TASK DIRECTIONS
Lines to restate from the data below: from the one containing "logic [34:0] q0_x3, q0_y3, q0_z3;" to the one containing "export VERILOG_FILES = /design/flow/design.v", both included. Give them again exactly, and only them.
━━ RECORDS FOR PROCESSING
Context: an optimization exercise on an open-source flow, tuned for small area, a short achievable clock period and few clock cycles per item. The choices shown serve that exercise and are no tape-out recipe.
The RTL was checked by simulation tests, not by an equivalence proof against the original design.

## frustum_containment_test_core
module frustum_containment_test_core (
  input  wire logic                    clk,
  input  wire logic                    rst,
  input  wire logic                    start,
  output      logic                    busy,
  input  wire logic [1:0]              kind,
  input  wire logic [2:0]              plane_index,
  input  wire fct_pkg::coord_t         coef_a,
  input  wire fct_pkg::coord_t         coef_b,
  input  wire fct_pkg::coord_t         coef_c,
  input  wire fct_pkg::coord_t         coef_d,
  input  wire fct_pkg::coord_t         pos_x,
  input  wire fct_pkg::coord_t         pos_y,
  input  wire fct_pkg::coord_t         pos_z,
  input  wire logic [fct_pkg::EXT_W-1:0] extent,
  output      logic                    done,
  output      logic                    inside_res
);
  localparam int NUM_PLANES = fct_pkg::NUM_PLANES;
  localparam int NU = NUM_PLANES / 2;
  logic accept;
  logic load_go;
  logic query_go;
  assign accept   = start && !busy;
  assign load_go  = accept && (kind == 2'd0) && (plane_index < 3'd6);
  assign query_go = accept && (kind != 2'd0);
  logic        ld_vld;
  logic [2:0]  ld_idx;
  logic [31:0] ld_a, ld_b, ld_c, ld_d;
  logic [32:0] q0_x, q0_y, q0_z;
  logic [34:0] q0_x3, q0_y3, q0_z3;
  logic [32:0] q0_ec;
  logic [34:0] q0_ec3;
  logic [30:0] q0_es;
  logic        q0_sph;
  logic [34:0] in_x, in_y, in_z;
  logic [32:0] in_e;
  assign in_x = 35'(signed'(pos_x));
  assign in_y = 35'(signed'(pos_y));
  assign in_z = 35'(signed'(pos_z));
  assign in_e = {2'b00, extent};
  always_ff @(posedge clk) begin
    ld_idx <= plane_index;
    ld_a   <= coef_a;
    ld_b   <= coef_b;
    ld_c   <= coef_c;
    ld_d   <= coef_d;
    if (query_go) begin
      q0_x   <= in_x[32:0];
      q0_y   <= in_y[32:0];
      q0_z   <= in_z[32:0];
      q0_x3  <= in_x + {in_x[33:0], 1'b0};
      q0_y3  <= in_y + {in_y[33:0], 1'b0};
      q0_z3  <= in_z + {in_z[33:0], 1'b0};
      q0_ec  <= (kind == 2'd3) ? in_e : 33'd0;
      q0_ec3 <= (kind == 2'd3) ? ({2'b00, in_e} + {1'b0, in_e, 1'b0}) : 35'd0;
      q0_es  <= (kind == 2'd2) ? extent : 31'd0;
      q0_sph <= (kind == 2'd2) && (extent != 31'd0);
    end
  end
  logic qa, qb, qc, qd, qe;
  always_ff @(posedge clk) begin
    if (rst) begin
      ld_vld <= 1'b0;
      busy   <= 1'b1;
      qa     <= 1'b0;
  ...
Size: about 32000 cells after synthesis, roughly 300000 µm² of cells after synthesis.
==> flow/config.mk <==
export PLATFORM = sky130hd
export DESIGN_NAME = frustum_containment_test_core
export DESIGN_NICKNAME = frustum_containment_test_core
export VERILOG_FILES = /design/flow/design.v
export SDC_FILE = /design/flow/constraint.sdc
export NUM_CORES = 4
export LEC_CHECK = 0
export ABC_AREA = 1
export CAP_MARGIN = 20
export CELL_PAD_IN_SITES_DETAIL_PLACEMENT = 1
export CELL_PAD_IN_SITES_GLOBAL_PLACEMENT = 1
export CORE_MARGIN = 2
export CORE_UTILIZATION = 30
export PLACE_DENSITY = 0.5
export SETUP_SLACK_MARGIN = 5
export SLEW_MARGIN = 20
export SYNTH_HIERARCHICAL = 1
==> flow/constraint.sdc <==
create_clock -name core_clock -period 12.0 [get_ports {clk}]
set_input_delay 2.4000 -clock core_clock [delete_from_list [all_inputs] [get_ports {clk}]]
set_output_delay 2.4000 -clock core_clock [all_outputs]
set_load 0.01 [all_outputs]
standard.sh (not shown) runs the stock make flow with config.mk's settings and CLKGATE_MAP_FILE= SYNTH_SCRIPT=/design/flow/synth_recipe.tcl, a recipe that flattens the netlist after the stock synthesis.
==> flow/flow/run.sh <==
#!/bin/bash
set -euo pipefail
bash standard.sh SETUP_SLACK_MARGIN=7.4 "BUFFER_PORTS_ARGS=-buffer_cell sky130_fd_sc_hd__buf_2" finish > make_finish.log 2>&1
The baseline did not get past 5_1_grt (GRT-0232).
Testbench counts at the start, summed over its fixed seeds: cycles 8,112, queries 3,840.
Then changed:
--- a/flow/config.mk
+++ b/flow/config.mk
@@ -9,6 +9,4 @@
 export CAP_MARGIN = 20
-export CELL_PAD_IN_SITES_DETAIL_PLACEMENT = 1
-export CELL_PAD_IN_SITES_GLOBAL_PLACEMENT = 1
 export CORE_MARGIN = 2
-export CORE_UTILIZATION = 30
+export CORE_UTILIZATION = 33
 export PLACE_DENSITY = 0.5
What happened: The changed run never finished: it broke off in 5_1_grt on GRT-0232. Synthesized area does not change. Synthesized cell count stays the same.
━━━━
SOLVED PROBLEM
  logic [34:0] q0_x3, q0_y3, q0_z3;
  logic [32:0] q0_ec;
  logic [34:0] q0_ec3;
  logic [30:0] q0_es;
  logic        q0_sph;
  logic [34:0] in_x, in_y, in_z;
  logic [32:0] in_e;
  assign in_x = 35'(signed'(pos_x));
  assign in_y = 35'(signed'(pos_y));
  assign in_z = 35'(signed'(pos_z));
  assign in_e = {2'b00, extent};
  always_ff @(posedge clk) begin
    ld_idx <= plane_index;
    ld_a   <= coef_a;
    ld_b   <= coef_b;
    ld_c   <= coef_c;
    ld_d   <= coef_d;
    if (query_go) begin
      q0_x   <= in_x[32:0];
      q0_y   <= in_y[32:0];
      q0_z   <= in_z[32:0];
      q0_x3  <= in_x + {in_x[33:0], 1'b0};
      q0_y3  <= in_y + {in_y[33:0], 1'b0};
      q0_z3  <= in_z + {in_z[33:0], 1'b0};
      q0_ec  <= (kind == 2'd3) ? in_e : 33'd0;
      q0_ec3 <= (kind == 2'd3) ? ({2'b00, in_e} + {1'b0, in_e, 1'b0}) : 35'd0;
      q0_es  <= (kind == 2'd2) ? extent : 31'd0;
      q0_sph <= (kind == 2'd2) && (extent != 31'd0);
    end
  end
  logic qa, qb, qc, qd, qe;
  always_ff @(posedge clk) begin
    if (rst) begin
      ld_vld <= 1'b0;
      busy   <= 1'b1;
      qa     <= 1'b0;
  ...
Size: about 32000 cells after synthesis, roughly 300000 µm² of cells after synthesis.
==> flow/config.mk <==
export PLATFORM = sky130hd
export DESIGN_NAME = frustum_containment_test_core
export DESIGN_NICKNAME = frustum_containment_test_core
export VERILOG_FILES = /design/flow/design.v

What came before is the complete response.